Some have decided it best to uproot, liquidate and leave the sinking ship altogether feeling it best to keep air not liquid in the lungs. Funny how right at the end of the trip they turn the captain’s wheel to a black man and salute his historic and brave duty of going down with the ship all the while fighting still to keep the ways of ol’ that tore the damn hole in the hull in the first place. That vacuum is growing ever bigger with every successful rape of our once ravishing lady liberty.

Sleep came for about twenty minutes during the four hour trip. I woke up drooling with my whole right side numb. Our arrival at the facility in Fairfax was greeted by an open slap to the face just oozing with irony. Our van of tired, hungry and poor took a right off the main road and onto a street aptly named Prosperity lane, a street that opened into an office complex that was damn near deserted. As we pulled into our destination, we were slammed with the visage of a huge flag that adorned two whole sides of the building whose basement we were entering. These things had to be fifty feet by a hundred feet in size.
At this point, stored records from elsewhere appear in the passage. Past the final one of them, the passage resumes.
<file path="config.mk">
export PLATFORM = sky130hd
export DESIGN_NAME = ultrasonic_echo_ranger_median_flat
export DESIGN_NICKNAME = d
export VERILOG_FILES = /design/src/hw/rtl/uerm_pkg.sv /design/src/hw/rtl/uerm_ifs.sv /design/src/hw/rtl/ultrasonic_echo_ranger_median.sv /design/src/hw/rtl/uerm_ctrl.sv /design/src/hw/rtl/uerm_tick.sv /design/src/hw/rtl/uerm_conv.sv /design/src/flat_wrapper.sv
export SDC_FILE = /design/constraint.sdc
export NUM_CORES = 1
export LEC_CHECK = 0
export BUFFER_PORTS_ARGS = -buffer_cell sky130_fd_sc_hd__buf_2
export CAP_MARGIN = 5
export CORE_AREA = 3 3 196 198
export DETAILED_ROUTE_END_ITERATION = 10
export DIE_AREA = 0 0 199 201
export GPL_TIMING_DRIVEN = 1
export PLACE_DENSITY = 0.73
export SYNTH_ARGS = -nofsm -noshare
export SYNTH_HDL_FRONTEND = slang
export SYNTH_SLANG_ARGS = --single-unit
</file>
<file path="constraint.sdc">
create_clock -name clk -period 12.5 [get_ports clk]
set_clock_uncertainty 0.2 [all_clocks]
set_input_delay 0.625 -clock clk [delete_from_list [all_inputs] [get_ports clk]]
set_output_delay 0.625 -clock clk [all_outputs]
set_load 0.05 [all_outputs]
</file>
Church of freedom in the land of prosperity my brown hairy ass!

They unloaded us from the van using a beat up milk crate as a step ladder. While accounting for our personal property, I yet again had to argue with the officers working that I had a little bag containing a four hundred dollar cell phone as well as an ATM card linked to an account that, for the first time in my life, actually had money in it. After that came the routine frisk, even though they did this upon entry into the van, you know, to assure I hadn’t conjured up a tec-nine out of thin air or my condensed feelings of rage and pain.

This is where Javier’s story will be forever separated from my own. I would catch one more glance of him while in intake before he went off on his own battles to try and return to his family. Even in that last moment, the image of his daughter flashed into my mind, a faithful reminder of the weight of his existence as well as all of those who have passed through these concrete halls before us and all that will follow. I felt their stories planting themselves firmly into my mind.

Lines were formed, dividing us into three equal groups. There was a shuffling of shackled feet in every direction and we were suddenly led into the catacombs of the building’s basement holding cells. As soon as my body touched those hard and dirty benches lining the walls I passed out for a few hours. I dreamt of Mexico, of Uruguay, of my family there, of my family here. When I woke up I was sweating and being shuffled off again.

Within half a day, we were loaded up again except this time it was a completely different set of brown faces around me, but... yet again, Spanish was all they spoke and yet again my head was bouncing along that Virginia countryside wondering what the fuck else would happen next.